Da piccoli molti di noi hanno desiderato di vedere un personaggio immaginato diventare reale. Io ci provavo con i LEGO, il pongo, la polymer clay, cercando di ricreare le figure che avevo in testa o di traformare in giocattoli personaggi di film o me e i miei fratelli. Quando ho visto per la prima volta Doodles Toy Factory, l’effetto è stato quasi folgorante.
Doodles Toy Factory è una piattaforma che permette di trasformare una fotografia, un disegno o un’idea scritta in un giocattolo personalizzato. Basta caricare un’immagine o descrivere ciò che si vuole creare perché il sistema lo rielabori attraverso lo stile di Doodles, generando una figure in vinile a colori che può essere ordinata e ricevuta a casa. La piattaforma è online dal 19 agosto 2026 e, al momento del lancio, ogni giocattolo costa 129 dollari.




Il progetto nasce come naturale evoluzione del percorso di Doodles, nato nell’ottobre del 2021 con una collezione di 10.000 NFT. A costruirne l’identità visiva è stato Scott Martin, illustratore canadese conosciuto come Burnt Toast e cofondatore del progetto. Il suo stile mescola forme semplici, linee pulite e colori pastello con personaggi buffi, surreali e ironici.
Negli anni Doodles ha superato i confini della collezione digitale trasformandosi in un progetto che comprende animazione, musica, prodotti lifestyle, eventi e collaborazioni con brand come Adidas, McDonald’s e G-SHOCK. La Toy Factory si inserisce bene in questa evoluzione, perché porta nel mondo fisico un immaginario nato e cresciuto principalmente online.
Il passaggio è stato reso possibile anche da Doodles AI, la piattaforma lanciata nel marzo del 2026 e alimentata dal modello proprietario Prism 1.0. Il sistema è stato addestrato esclusivamente sulle illustrazioni, sui personaggi e sul linguaggio visivo appartenenti a Doodles, senza utilizzare immagini di artisti esterni o dataset pubblici. In questo caso non c’è un autore imitato senza consenso, ma un artista che sceglie di trasformare il proprio stile in uno strumento aperto agli altri.
La libertà offerta dalla piattaforma rimane naturalmente dentro i confini estetici del brand. Si può partire da una persona, da un animale, da un oggetto o da un personaggio inventato, ma il risultato avrà sempre gli occhi, i colori e le forme riconoscibili di Doodles. Ogni giocattolo resta personale, ma diventa anche un nuovo frammento dell’universo di Burnt Toast.
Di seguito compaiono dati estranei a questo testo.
File: src/design/atsmp_ram.sv
// atsmp_ram: simple dual-port ram, one write and one registered read port
// generic storage; no package dependencies

module atsmp_ram #(
    parameter int WIDTH = 8,
    parameter int DEPTH = 16,
    parameter int AW    = $clog2(DEPTH)
) (
    input  logic             clk,
    input  logic             we,
    input  logic [AW-1:0]    waddr,
    input  logic [WIDTH-1:0] wdata,
    input  logic [AW-1:0]    raddr,
    output logic [WIDTH-1:0] rdata
);

    logic [WIDTH-1:0] mem [DEPTH];

    always_ff @(posedge clk)
    begin
        if (we)
        begin
            mem[waddr] <= wdata;
        end
        rdata <= mem[raddr];
    end

endmodule
===== config.mk =====
export PLATFORM = sky130hd
export DESIGN_NAME = atsmp_mul
export DESIGN_NICKNAME = d
export VERILOG_FILES = /design/src/design/atsmp_pkg.sv /design/src/design/atsmp_mul.sv
export SDC_FILE = /design/constraint.sdc
export NUM_CORES = 1
export LEC_CHECK = 0
export BUFFER_PORTS_ARGS = -buffer_cell sky130_fd_sc_hd__buf_2
export CAP_MARGIN = 20
export CORE_ASPECT_RATIO = 1.1
export CORE_MARGIN = 1.5
export CORE_UTILIZATION = 51
export DETAILED_ROUTE_END_ITERATION = 12
export GPL_TIMING_DRIVEN = 0
export PLACE_DENSITY = 0.72
export SLEW_MARGIN = 20
export SYNTH_ARGS = -nofsm -noshare
export SYNTH_HDL_FRONTEND = slang
export SYNTH_SLANG_ARGS = --single-unit

===== constraint.sdc =====
create_clock -name vclk -period 6
set_clock_uncertainty 0.2 [all_clocks]
set_input_delay 0.3 -clock vclk [all_inputs]
set_output_delay 0.3 -clock vclk [all_outputs]
set_load 0.01 [all_outputs]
Con Toy Factory la tecnologia finisce per scomparire dietro a un desiderio molto semplice, quello di dare un corpo a qualcosa che fino a un momento prima esisteva soltanto nella nostra immaginazione. Dopo anni in cui gli oggetti da collezione si sono spostati nel digitale, Doodles compie il percorso inverso e riporta le idee nel mondo reale.rli nel mondo reale.